AlphaFour
Scripts and notebooks for playing, simulating, and building AIs for the game ConnectFour
There are two main components to this repository:
- The
four.py
script, which allows you to play ConnectFour, as well as simulate games and process data - The
training.ipynb
, which generates ConnectFour "AI" models using TensorFlow
Four.py
four.py
is a command-line script that provides the following capabilities:
This repository is designed to support the following steps
play
: Play a game of ConnectFour again an existing AIsimulate
: Simulate a game between AIs and save it as datavisualize
: Visualize a saved gameprocess
: Process a saved game into a data format suitable for model training
Training.ipynb
An jupyter notebook that reads in the processed form of games simulated using four.py
, trains tensorflow models on them, and serializes the models out. A serialized tensforflow AI can then be used to play games or simulate new games using four.py
Typical Workflows:
Simulate games and process them into training data using as "RANDOM" AI
python four.py simulate --num-games 500000 --output-prefix simulations/random-`date '+%Y-%m-%d-%H:%M:%S'`/
python four.py process --output-prefix training_data/random-2017-10-21-13:41:47/ "simulations/random-2017-10-28-17:13:04/*.json"

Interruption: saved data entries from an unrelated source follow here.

### src/hw/dispatch_unit.sv
`timescale 1ns/1ps

module dispatch_unit (
    input  logic                clk,
    input  logic                arst_n,
    input  logic                head_valid,
    input  ooo_pkg::inst_t      head,
    output logic                pop,
    output ooo_pkg::rob_alloc_t alloc,
    input  logic                alloc_ready,
    input  ooo_pkg::rob_tag_t   alloc_tag,
    output ooo_pkg::rob_tag_t   src1_tag,
    output ooo_pkg::rob_tag_t   src2_tag,
    input  logic                src1_ready,
    input  logic                src2_ready,
    input  ooo_pkg::word_t      src1_value,
    input  ooo_pkg::word_t      src2_value,
    output ooo_pkg::areg_t      rs1,
    output ooo_pkg::areg_t      rs2,
    input  ooo_pkg::word_t      rdata1,
    input  ooo_pkg::word_t      rdata2,
    output ooo_pkg::exec_req_t  alu_req,
    output ooo_pkg::exec_req_t  mul_req,
    input  ooo_pkg::commit_t    commit
);

    logic [6:0]                      opcode;
    logic [2:0]                      funct3;
    logic [6:0]                      funct7;
    logic                            dec_ok;
    logic                            dec_mul;
    logic                            dec_imm;
    ooo_pkg::alu_op_e                dec_op;
    ooo_pkg::areg_t                  dec_rd;
    ooo_pkg::word_t                  imm;
    logic [ooo_pkg::NUM_AREGS-1:0]   ren_busy;
    ooo_pkg::rob_tag_t               ren_tag [ooo_pkg::NUM_AREGS];
    ooo_pkg::rob_tag_t               retire_tag;   // tag of the next commit
    logic                            busy1;
    logic                            busy2;
    ooo_pkg::word_t                  opa;
    ooo_pkg::word_t                  opb;
    logic                            fire;

    assign opcode = head[6:0];
    assign funct3 = head[14:12];
    assign funct7 = head[31:25];
    assign imm    = {{(ooo_pkg::XLEN-12){head[31]}}, head[31:20]};

    always_comb begin
        dec_ok  = 1'b1;
        dec_mul = 1'b0;
        dec_imm = 1'b0;
        dec_op  = ooo_pkg::ALU_ADD;
        if (opcode == ooo_pkg::OPC_OP_IMM && funct3 == 3'b000) begin
            dec_imm = 1'b1;   // addi
        end else if (opcode == ooo_pkg::OPC_OP) begin
            case ({funct7, funct3})
                {7'b0000000, 3'b000}:             dec_op = ooo_pkg::ALU_ADD;
                {ooo_pkg::FUNCT7_ALT, 3'b000}:    dec_op = ooo_pkg::ALU_SUB;
                {7'b0000000, 3'b111}:             dec_op = ooo_pkg::ALU_AND;
                {7'b0000000, 3'b110}:             dec_op = ooo_pkg::ALU_OR;
                {7'b0000000, 3'b100}:             dec_op = ooo_pkg::ALU_XOR;
                {7'b0000000, 3'b010}:             dec_op = ooo_pkg::ALU_SLT;
                {7'b0000000, 3'b001}:             dec_op = ooo_pkg::ALU_SLL;
                {7'b0000000, 3'b101}:             dec_op = ooo_pkg::ALU_SRL;
                {ooo_pkg::FUNCT7_MULDIV, 3'b000}: dec_mul = 1'b1;
                default:                          dec_ok = 1'b0;
            endcase
        end else begin
            dec_ok = 1'b0;
        end
    end

    // anything unknown becomes add x0, x0, x0
    assign dec_rd = dec_ok ? head[11:7] : '0;
    assign rs1    = dec_ok ? head[19:15] : '0;
    assign rs2    = (dec_ok && !dec_imm) ? head[24:20] : '0;

    assign busy1    = ren_busy[rs1];
    assign busy2    = ren_busy[rs2];
    assign src1_tag = ren_tag[rs1];
    assign src2_tag = ren_tag[rs2];

    assign opa = busy1 ? src1_value : rdata1;
    assign opb = dec_imm ? imm : (busy2 ? src2_value : rdata2);

    // in-order stall until both sources can be read
    assign fire = head_valid && alloc_ready && (!busy1 || src1_ready) && (!busy2 || src2_ready);
    assign pop  = fire;

    assign alloc   = '{valid: fire, rd: dec_rd};
    assign alu_req = '{valid: fire && !dec_mul, tag: alloc_tag, op: dec_op, a: opa, b: opb};
    assign mul_req = '{valid: fire && dec_mul, tag: alloc_tag, op: dec_op, a: opa, b: opb};

    always_ff @(posedge clk or negedge arst_n) begin
        if (!arst_n) begin
            ren_busy   <= '0;
            retire_tag <= '0;
        end else begin
            if (commit.valid) begin
                retire_tag <= retire_tag + 1'b1;
                if (ren_tag[commit.rd] == retire_tag) ren_busy[commit.rd] <= 1'b0;
            end
            // a new rename wins over a clear in the same cycle
            if (fire && dec_rd != '0) ren_busy[dec_rd] <= 1'b1;
        end
    end

    always_ff @(posedge clk) begin
        if (fire) ren_tag[dec_rd] <= alloc_tag;
    end

endmodule

### config.mk
export PLATFORM = sky130hd
export DESIGN_NAME = dispatch_unit
export DESIGN_NICKNAME = d
export VERILOG_FILES = /design/src/hw/ooo_pkg.sv /design/src/hw/dispatch_unit.sv
export SDC_FILE = /design/constraint.sdc
export NUM_CORES = 1
export LEC_CHECK = 0
export BUFFER_PORTS_ARGS = -buffer_cell sky130_fd_sc_hd__buf_2
export CAP_MARGIN = 20
export CORE_MARGIN = 1.5
export CORE_UTILIZATION = 30
export CTS_CLUSTER_DIAMETER = 60
export DETAILED_ROUTE_END_ITERATION = 10
export GPL_TIMING_DRIVEN = 1
export PLACE_DENSITY = 0.63
export SYNTH_ARGS = -nofsm -noshare
export SYNTH_HDL_FRONTEND = slang
export SYNTH_SLANG_ARGS = --single-unit
### constraint.sdc
create_clock -name clk -period 6.8 [get_ports clk]
set_input_delay 0.68 -clock clk [delete_from_list [all_inputs] [get_ports clk]]
set_output_delay 0.68 -clock clk [all_outputs]
set_load 0.01 [all_outputs]
--- config.mk ---
export PLATFORM = sky130hd
export DESIGN_NAME = mips_core
export DESIGN_NICKNAME = d
export VERILOG_FILES = /design/src/logic/mips_pkg.sv /design/src/logic/mips_alu.sv /design/src/logic/mips_regfile.sv /design/src/logic/mips_mem_align.sv /design/src/logic/mips_ctrl.sv /design/src/logic/mips_core.sv
export SDC_FILE = /design/constraint.sdc
export NUM_CORES = 2
export LEC_CHECK = 0
export BUFFER_PORTS_ARGS = -buffer_cell sky130_fd_sc_hd__buf_4
export CORE_MARGIN = 3
export CORE_UTILIZATION = 60
export DETAILED_ROUTE_END_ITERATION = 8
export MAX_ROUTING_LAYER = met4
export PLACE_DENSITY_LB_ADDON = 0.1
export SLEW_MARGIN = 25
export SYNTH_ARGS = -nofsm -noshare
export SYNTH_HDL_FRONTEND = slang
export SYNTH_SLANG_ARGS = --single-unit
export TNS_END_PERCENT = 30
--- constraint.sdc ---
create_clock -name CLK -period 8.1 [get_ports CLK]
set_input_delay 0.405 -clock CLK [delete_from_list [all_inputs] [get_ports CLK]]
set_output_delay 0.405 -clock CLK [all_outputs]
set_load 0.1 [all_outputs]
--- src/logic/mips_pkg.sv ---
package mips_pkg;

   localparam logic [5:0] OP_RTYPE = 6'b000000;
   localparam logic [5:0] OP_J     = 6'b000010;
   localparam logic [5:0] OP_JAL   = 6'b000011;
   localparam logic [5:0] OP_BEQ   = 6'b000100;
   localparam logic [5:0] OP_BNE   = 6'b000101;
   localparam logic [5:0] OP_ADDIU = 6'b001001;
   localparam logic [5:0] OP_SLTI  = 6'b001010;
   localparam logic [5:0] OP_ANDI  = 6'b001100;
   localparam logic [5:0] OP_ORI   = 6'b001101;
   localparam logic [5:0] OP_XORI  = 6'b001110;
   localparam logic [5:0] OP_LUI   = 6'b001111;
   localparam logic [5:0] OP_LB    = 6'b100000;
   localparam logic [5:0] OP_LH    = 6'b100001;
   localparam logic [5:0] OP_LW    = 6'b100011;
   localparam logic [5:0] OP_LBU   = 6'b100100;
   localparam logic [5:0] OP_LHU   = 6'b100101;
   localparam logic [5:0] OP_SB    = 6'b101000;
   localparam logic [5:0] OP_SH    = 6'b101001;
   localparam logic [5:0] OP_SW    = 6'b101011;

   localparam logic [5:0] FN_SLL  = 6'h00;
   localparam logic [5:0] FN_SRL  = 6'h02;
   localparam logic [5:0] FN_SRA  = 6'h03;
   localparam logic [5:0] FN_JR   = 6'h08;
   localparam logic [5:0] FN_ADDU = 6'h21;
   localparam logic [5:0] FN_SUBU = 6'h23;
   localparam logic [5:0] FN_AND  = 6'h24;
   localparam logic [5:0] FN_OR   = 6'h25;
   localparam logic [5:0] FN_XOR  = 6'h26;
   localparam logic [5:0] FN_NOR  = 6'h27;
   localparam logic [5:0] FN_SLT  = 6'h2a;
   localparam logic [5:0] FN_SLTU = 6'h2b;

   typedef enum logic [3:0] {
      ALU_ADD, ALU_SUB, ALU_AND, ALU_OR, ALU_XOR, ALU_NOR,
      ALU_SLT, ALU_SLTU, ALU_SLL, ALU_SRL, ALU_SRA, ALU_LUI
   } alu_op_t;

   typedef enum logic [1:0] {SRC_A_REG, SRC_A_FWD, SRC_A_SHAMT, SRC_A_PC} src_a_t;
   typedef enum logic [1:0] {SRC_B_REG, SRC_B_FWD, SRC_B_IMM, SRC_B_LINK} src_b_t;  // link is +4 on PC+4
   typedef enum logic [1:0] {PC_PLUS4, PC_BRANCH, PC_JUMP, PC_REG} pc_sel_t;
   typedef enum logic [1:0] {MEM_BYTE, MEM_HALF, MEM_WORD} mem_size_t;

   typedef union packed {
      struct packed {
         logic [5:0] opcode;
         logic [4:0] rs;
         logic [4:0] rt;
         logic [4:0] rd;
         logic [4:0] shamt;
         logic [5:0] funct;
      } r;
      struct packed {
         logic [5:0]  opcode;
         logic [4:0]  rs;
         logic [4:0]  rt;
         logic [15:0] imm16;
      } i;
      struct packed {
         logic [5:0]  opcode;
         logic [25:0] target26;
      } j;
   } instr_t;

endpackage

--- src/logic/mips_alu.sv ---
`timescale 1ns/100ps

module mips_alu
   import mips_pkg::*;
(
   input  logic [31:0] a,
   input  logic [31:0] b,
   input  alu_op_t     op,
   output logic [31:0] result,
   output logic        equal
);

   always_comb begin
      case (op)
         ALU_ADD:  result = a + b;
         ALU_SUB:  result = a - b;
         ALU_AND:  result = a & b;
         ALU_OR:   result = a | b;
         ALU_XOR:  result = a ^ b;
         ALU_NOR:  result = ~(a | b);
         ALU_SLT:  result = {31'd0, $signed(a) < $signed(b)};
         ALU_SLTU: result = {31'd0, a < b};
         ALU_SLL:  result = b << a[4:0];   // shamt arrives on a
         ALU_SRL:  result = b >> a[4:0];
         ALU_SRA:  result = $signed(b) >>> a[4:0];
         ALU_LUI:  result = {b[15:0], 16'h0000};
         default:  result = a + b;
      endcase
      equal = (a == b);   // beq / bne compare
   end

endmodule

--- src/logic/mips_regfile.sv ---
`timescale 1ns/100ps

module mips_regfile (
   input  logic        CLK,
   input  logic        arst_n,
   input  logic        we,
   input  logic [4:0]  ra1,
   input  logic [4:0]  ra2,
   input  logic [4:0]  wa,
   input  logic [31:0] wd,
   output logic [31:0] rd1,
   output logic [31:0] rd2
);

   logic [31:0] regs [32];

   always_ff @(posedge CLK or negedge arst_n) begin
      if (!arst_n) begin
         for (int k = 0; k < 32; k++) begin
            regs[k] <= '0;
         end
      end else if (we && wa != 5'd0) begin   // $0 stays zero
         regs[wa] <= wd;
      end
   end

   assign rd1 = regs[ra1];
   assign rd2 = regs[ra2];

endmodule

--- src/logic/mips_mem_align.sv ---
`timescale 1ns/100ps

module mips_mem_align
   import mips_pkg::*;
(
   input  logic [31:0] store_data,
   input  logic [1:0]  addr_lo,
   input  mem_size_t   size,
   input  mem_size_t   load_size,
   input  logic        load_signed,
   input  logic [1:0]  load_lo,
   input  logic [31:0] rdata,
   output logic [31:0] wdata,
   output logic [3:0]  be,
   output logic [31:0] load_value
);

   logic [7:0]  load_byte;
   logic [15:0] load_half;

   // big endian lanes, offset 0 is bits 31:24
   always_comb begin
      case (size)
         MEM_BYTE: begin
            wdata = {24'd0, store_data[7:0]} << {~addr_lo, 3'b000};
            be    = 4'b1000 >> addr_lo;
         end
         MEM_HALF: begin
            wdata = addr_lo[1] ? {16'd0, store_data[15:0]} : {store_data[15:0], 16'd0};
            be    = addr_lo[1] ? 4'b0011 : 4'b1100;
         end
         default: begin
            wdata = store_data;
            be    = 4'b1111;
         end
      endcase
   end

   assign load_byte = rdata[{~load_lo, 3'b000} +: 8];
   assign load_half = load_lo[1] ? rdata[15:0] : rdata[31:16];

   always_comb begin
      case (load_size)
         MEM_BYTE: load_value = {{24{load_signed & load_byte[7]}}, load_byte};
         MEM_HALF: load_value = {{16{load_signed & load_half[15]}}, load_half};
         default:  load_value = rdata;
      endcase
   end

endmodule

--- src/logic/mips_ctrl.sv ---
`timescale 1ns/100ps

module mips_ctrl
   import mips_pkg::*;
(
   input  logic       CLK,
   input  logic       arst_n,
   input  logic       stall,
   input  instr_t     ex_instr,
   input  logic [4:0] mw_dest,
   input  logic       mw_write,
   output alu_op_t    alu_op,
   output src_a_t     src_a,
   output src_b_t     src_b,
   output logic       imm_signed,
   output pc_sel_t    pc_sel,
   output logic [4:0] dest,
   output logic       reg_write,
   output logic       mem_re,
   output logic       mem_we,
   output mem_size_t  mem_size,
   output logic       mem_signed
);

   logic       fetch_live;   // reset vector has been presented
   logic       ex_live;      // EX holds a real fetched word
   logic       fwd_rs;
   logic       fwd_rt;
   logic       wr_dec;
   logic       re_dec;
   logic       we_dec;
   logic [5:0] opcode;
   logic [5:0] funct;

   // two-step boot, first present the vector, then drop the stale word
   always_ff @(posedge CLK or negedge arst_n) begin
      if (!arst_n) begin
         fetch_live <= 1'b0;
         ex_live    <= 1'b0;
      end else if (!stall) begin
         fetch_live <= 1'b1;
         ex_live    <= fetch_live;
      end
   end

   assign opcode = ex_instr.i.opcode;
   assign funct  = ex_instr.r.funct;
   assign fwd_rs = mw_write && (mw_dest != 5'd0) && (mw_dest == ex_instr.r.rs);
   assign fwd_rt = mw_write && (mw_dest != 5'd0) && (mw_dest == ex_instr.r.rt);

   always_comb begin
      alu_op     = ALU_ADD;
      src_a      = fwd_rs ? SRC_A_FWD : SRC_A_REG;
      src_b      = fwd_rt ? SRC_B_FWD : SRC_B_REG;
      imm_signed = 1'b1;
      pc_sel     = PC_PLUS4;
      dest       = ex_instr.i.rt;
      wr_dec     = 1'b0;
      re_dec     = 1'b0;
      we_dec     = 1'b0;
      case (opcode)
         OP_RTYPE: begin
            dest   = ex_instr.r.rd;
            wr_dec = 1'b1;
            case (funct)
               FN_SLL:  alu_op = ALU_SLL;
               FN_SRL:  alu_op = ALU_SRL;
               FN_SRA:  alu_op = ALU_SRA;
               FN_ADDU: alu_op = ALU_ADD;
               FN_SUBU: alu_op = ALU_SUB;
               FN_AND:  alu_op = ALU_AND;
               FN_OR:   alu_op = ALU_OR;
               FN_XOR:  alu_op = ALU_XOR;
               FN_NOR:  alu_op = ALU_NOR;
               FN_SLT:  alu_op = ALU_SLT;
               FN_SLTU: alu_op = ALU_SLTU;
               FN_JR: begin
                  pc_sel = PC_REG;   // target is operand a
                  wr_dec = 1'b0;
               end
               default: wr_dec = 1'b0;
            endcase
            if (funct == FN_SLL || funct == FN_SRL || funct == FN_SRA)
               src_a = SRC_A_SHAMT;
         end
         OP_J: pc_sel = PC_JUMP;
         OP_JAL: begin
            pc_sel = PC_JUMP;
            dest   = 5'd31;
            wr_dec = 1'b1;
            src_a  = SRC_A_PC;
            src_b  = SRC_B_LINK;
         end
         OP_BEQ, OP_BNE: begin
            pc_sel = PC_BRANCH;   // taken decided in core
            alu_op = ALU_SUB;
         end
         OP_ADDIU, OP_SLTI, OP_ANDI, OP_ORI, OP_XORI, OP_LUI: begin
            src_b  = SRC_B_IMM;
            wr_dec = 1'b1;
            case (opcode)
               OP_SLTI: alu_op = ALU_SLT;
               OP_ANDI: alu_op = ALU_AND;
               OP_ORI:  alu_op = ALU_OR;
               OP_XORI: alu_op = ALU_XOR;
               OP_LUI:  alu_op = ALU_LUI;
               default: alu_op = ALU_ADD;
            endcase
            imm_signed = (opcode == OP_ADDIU) || (opcode == OP_SLTI);
         end
         OP_LB, OP_LBU, OP_LH, OP_LHU, OP_LW: begin
            src_b  = SRC_B_IMM;
            wr_dec = 1'b1;
            re_dec = 1'b1;
         end
         OP_SB, OP_SH, OP_SW: begin
            src_b  = SRC_B_IMM;
            we_dec = 1'b1;
         end
         default: ;
      endcase

      case (opcode)
         OP_LB, OP_LBU, OP_SB: mem_size = MEM_BYTE;
         OP_LH, OP_LHU, OP_SH: mem_size = MEM_HALF;
         default:              mem_size = MEM_WORD;
      endcase
      mem_signed = (opcode == OP_LB) || (opcode == OP_LH);

      if (!ex_live)
         pc_sel = PC_PLUS4;   // stale word may look like a branch
      if (!fetch_live) begin
         pc_sel = PC_REG;     // ex_pc4 still holds the reset vector
         src_a  = SRC_A_PC;
      end
      reg_write = wr_dec & ex_live;
      mem_re    = re_dec & ex_live & ~stall;   // no repeated access while frozen
      mem_we    = we_dec & ex_live & ~stall;
   end

endmodule

--- src/logic/mips_core.sv ---
`timescale 1ns/100ps

module mips_core
   import mips_pkg::*;
#(
   parameter logic [31:0] RESET_PC = 32'h0000_0000
) (
   input  logic        CLK,
   input  logic        arst_n,
   input  logic        stall,
   output logic [31:0] imem_addr,
   input  logic [31:0] imem_rdata,
   output logic [31:0] dmem_addr,
   output logic [31:0] dmem_wdata,
   output logic [3:0]  dmem_be,
   output logic        dmem_we,
   output logic        dmem_re,
   input  logic [31:0] dmem_rdata
);

   logic [31:0] pc;        // address of the word in imem_rdata
   logic [31:0] pc_next;
   logic [31:0] pc_plus4;
   instr_t      ex_instr;
   logic [31:0] ex_pc4;
   logic [31:0] br_target;
   logic [31:0] jump_target;
   logic        taken;

   alu_op_t     alu_op;
   src_a_t      src_a;
   src_b_t      src_b;
   logic        imm_signed;
   pc_sel_t     pc_sel;
   logic [4:0]  dest;
   logic        reg_write;
   logic        mem_re;
   logic        mem_we;
   mem_size_t   mem_size;
   logic        mem_signed;

   logic [31:0] rd1;
   logic [31:0] rd2;
   logic [31:0] imm_ext;
   logic [31:0] alu_a;
   logic [31:0] alu_b;
   logic [31:0] alu_result;
   logic        alu_equal;
   logic [31:0] store_data;

   logic [31:0] mw_result;
   logic [4:0]  mw_dest;
   logic        mw_write;
   logic        mw_load;
   mem_size_t   mw_size;
   logic        mw_signed;
   logic [31:0] load_value;
   logic [31:0] wb_value;

   mips_ctrl u_ctrl (
      .CLK        (CLK),
      .arst_n     (arst_n),
      .stall      (stall),
      .ex_instr   (ex_instr),
      .mw_dest    (mw_dest),
      .mw_write   (mw_write),
      .alu_op     (alu_op),
      .src_a      (src_a),
      .src_b      (src_b),
      .imm_signed (imm_signed),
      .pc_sel     (pc_sel),
      .dest       (dest),
      .reg_write  (reg_write),
      .mem_re     (mem_re),
      .mem_we     (mem_we),
      .mem_size   (mem_size),
      .mem_signed (mem_signed)
   );

   mips_regfile u_regfile (
      .CLK    (CLK),
      .arst_n (arst_n),
      .we     (mw_write & ~stall),
      .ra1    (ex_instr.r.rs),
      .ra2    (ex_instr.r.rt),
      .wa     (mw_dest),
      .wd     (wb_value),
      .rd1    (rd1),
      .rd2    (rd2)
   );

   mips_alu u_alu (
      .a      (alu_a),
      .b      (alu_b),
      .op     (alu_op),
      .result (alu_result),
      .equal  (alu_equal)
   );

   mips_mem_align u_align (
      .store_data  (store_data),
      .addr_lo     (alu_result[1:0]),
      .size        (mem_size),
      .load_size   (mw_size),
      .load_signed (mw_signed),
      .load_lo     (mw_result[1:0]),
      .rdata       (dmem_rdata),
      .wdata       (dmem_wdata),
      .be          (dmem_be),
      .load_value  (load_value)
   );

   assign imm_ext = imm_signed ? {{16{ex_instr.i.imm16[15]}}, ex_instr.i.imm16}
                               : {16'd0, ex_instr.i.imm16};

   always_comb begin
      case (src_a)
         SRC_A_REG:   alu_a = rd1;
         SRC_A_FWD:   alu_a = wb_value;
         SRC_A_SHAMT: alu_a = {27'd0, ex_instr.r.shamt};
         default:     alu_a = ex_pc4;
      endcase
      case (src_b)
         SRC_B_REG: alu_b = rd2;
         SRC_B_FWD: alu_b = wb_value;
         SRC_B_IMM: alu_b = imm_ext;
         default:   alu_b = 32'd4;   // PC+4 plus 4 gives the jal link
      endcase
   end

   // store data bypasses the ALU, so rt gets its own forward
   assign store_data = (mw_write && mw_dest != 5'd0 && mw_dest == ex_instr.r.rt)
                       ? wb_value : rd2;

   assign pc_plus4    = pc + 32'd4;
   assign br_target   = ex_pc4 + {imm_ext[29:0], 2'b00};
   assign jump_target = {ex_pc4[31:28], ex_instr.j.target26, 2'b00};
   assign taken       = alu_equal ^ (ex_instr.i.opcode == OP_BNE);

   always_comb begin
      case (pc_sel)
         PC_PLUS4:  pc_next = pc_plus4;
         PC_BRANCH: pc_next = taken ? br_target : pc_plus4;
         PC_JUMP:   pc_next = jump_target;
         default:   pc_next = alu_a;   // jr, or the boot vector
      endcase
   end

   assign imem_addr = pc_next;   // sync imem returns it next cycle
   assign dmem_addr = alu_result;
   assign dmem_we   = mem_we;
   assign dmem_re   = mem_re;
   assign wb_value  = mw_load ? load_value : mw_result;

   always_ff @(posedge CLK or negedge arst_n) begin
      if (!arst_n) begin
         pc       <= RESET_PC;
         ex_pc4   <= RESET_PC;
         ex_instr <= '0;        // bubble, sll $0
         mw_write <= 1'b0;
         mw_load  <= 1'b0;
      end else if (!stall) begin
         pc       <= pc_next;
         ex_pc4   <= pc_plus4;
         ex_instr <= imem_rdata;
         mw_write <= reg_write;
         mw_load  <= mem_re;
      end
   end

   always_ff @(posedge CLK) begin
      if (!stall) begin
         mw_result <= alu_result;
         mw_dest   <= dest;
         mw_size   <= mem_size;
         mw_signed <= mem_signed;
      end
   end

endmodule

# == Yosys cells after proc, flatten, opt, wreduce, memory -nomap -nowiden ==
# Cells that the tools add are included.
# op_classes
addsub,4
order_cmp,6
eq_ne,51
shift,6
mux,43
bitwise_logic,19
reduce_logical,27
# op_table
op,count
$bwmux W1024,1
$pmux W32 S11,1
$bmux W32 S5,2
$mux W32,10
$pmux W32 S3,3
$demux W32 S5,1
$pmux W32 S2,2
$eq A6 B6 Y1 const B,16
$add A32 B32 Y32,2
$lt A32 B32 Y1,2
$eq A6 B4 Y1 const B,7
$pmux W4 S10,1
$add A32 B3 Y32 const B,1
$and A32 B32 Y32,1
$eq A32 B32 Y1,1
$not A32 Y32,1
$or A32 B32 Y32,1
$shiftx A32 B6 Y8,1
$shl A32 B5 Y32,1
$shl A8 B5 Y32,1
$shr A32 B5 Y32,1
$sshr A32 B5 Y32,1
$sub A32 B32 Y32,1
$xor A32 B32 Y32,1
40 further kinds,96
# totals
ff_bits,1164
out_inout_bits,102

# == Logic depth before layout (Yosys ltp) ==
# logic_depth
ltp_word,15
ltp_mapped,29
ltp_nobuf,22

# == Cells and area by module ==
# Synthesis repeated with hierarchy kept, for this count alone.
# unflattened
cells_unflattened,7375
area_unflattened_um2,77240.3
# by_module_without_submodules
mod,instances,cells_per_inst,area_each_um2
mips_regfile,1,4601,55942.4
mips_core,1,1153,10104.7
mips_alu,1,1305,9064.9
mips_mem_align,1,193,1322.5
mips_ctrl,1,123,805.8

# == Worst setup path before layout ==
# No wires, ideal clock.
# synth_timing
kind,reg-to-reg
startpoint,register ex_instr[21] in the netlist's numbering
endpoint,"register mw_result[25], data pin"
arrival_time_ps,7823
t_required_ps,7443
path_slack_ps,-381
stages_incl_launch_ff,29
period_less_slack_ps,8481
cell_sequence,dfrtp_1 buf_2 buf_6 buf_4 buf_4 clkbuf_1 buf_2 buf_2 mux4_2 mux4_2 mux2i_1 nand2_1 a32oi_1 inv_1 ha_1 clkbuf_1 inv_1 a21oi_1 o21ai_0 a21o_1 a21oi_1 o21ai_0 a31oi_1 o21ba_2 o21bai_1 a21oi_1 nor4_1 o21a_1 a221oi_1
# synth_via
elab_chain_cells,11
elab_cells_between_ends,24
classes_between,add/sub: 2; eq/ne: 3; shift: 3; mux: 9; bitwise: 5; reduce/logical: 2
# synth_rtl
item,line,source
"start, declared",mips_core.sv:24,instr_t ex_instr;
"start signal, assigned",mips_core.sv:165,ex_instr <= imem_rdata;
$eq A5 B5 Y1,mips_ctrl.sv:48,assign fwd_rs = mw_write && (mw_dest != 5'd0) && (mw_dest == ex_instr.r.rs);
$logic_and A1 B1 Y1,mips_ctrl.sv:48,
$mux W1,mips_ctrl.sv:53,src_a = fwd_rs ? SRC_A_FWD : SRC_A_REG;
$mux W2,mips_ctrl.sv:83,if (funct == FN_SLL || funct == FN_SRL || funct == FN_SRA)
$pmux W2 S2,mips_ctrl.sv:61,case (opcode)
$mux W2,mips_ctrl.sv:132,if (!fetch_live) begin
"$eq A2 B2 Y1, or another cell as far along",mips_core.sv:117,case (src_a)
$pmux W32 S3 *,mips_core.sv:117,
"parallel branches: the longest is 2 deep, another holds $add A32 B32 Y32",-,
$pmux W32 S11 *,mips_alu.sv:14,case (op)
net dmem_addr[25],mips_core.sv:13,"output logic [31:0] dmem_addr,"
"end signal, assigned",mips_core.sv:173,mw_result <= alu_result;
"end, declared",mips_core.sv:51,logic [31:0] mw_result;
# Mark *: on every way through the listed nets, which the timed path passes. The select of a mux whose other input is x is not followed.
# A chain may end at the register's enable or synchronous reset.

# == Final worst setup path ==
# layout_timing
startpoint,register ex_instr[17] in the netlist's numbering
endpoint,output port dmem_addr[23]
# layout_via
elab_chain_cells,9
elab_cells_between_ends,22
classes_between,add/sub: 2; eq/ne: 3; shift: 3; mux: 7; bitwise: 5; reduce/logical: 2
# layout_rtl
item,line,source
$eq A5 B5 Y1,mips_ctrl.sv:49,assign fwd_rt = mw_write && (mw_dest != 5'd0) && (mw_dest == ex_instr.r.rt);
$logic_and A1 B1 Y1,mips_ctrl.sv:49,
$mux W1,mips_ctrl.sv:54,src_b = fwd_rt ? SRC_B_FWD : SRC_B_REG;
$pmux W2 S2,mips_ctrl.sv:61,
"$eq A2 B2 Y1, or another cell as far along",mips_core.sv:123,case (src_b)
$pmux W32 S3 *,mips_core.sv:123,
"parallel branches: the longest is 2 deep, another holds $add A32 B32 Y32",-,
$pmux W32 S11 *,mips_alu.sv:14,
"end, declared",mips_core.sv:13,
# Every way passes the cells marked *. The select of a mux whose other input is x is not followed.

Simulate games and process them into training data using an AI built with Tensorflow
python four.py simulate --num-games 100000 --red-model gen1-cov2d_beta_2017_10_29_150829 --yellow-model gen1-cov2d_beta_2017_10_29_150829 --output-prefix simulations/gen1-cov2d_beta_2017_10_29_150829-`date '+%Y-%m-%d-%H:%M:%S'`/
python four.py process --output-prefix training_data/gen-1-cov2d_beta_2017_10_22_142925/ "simulations/gen-1-cov2d_beta_2017_10_22_142925/*.json"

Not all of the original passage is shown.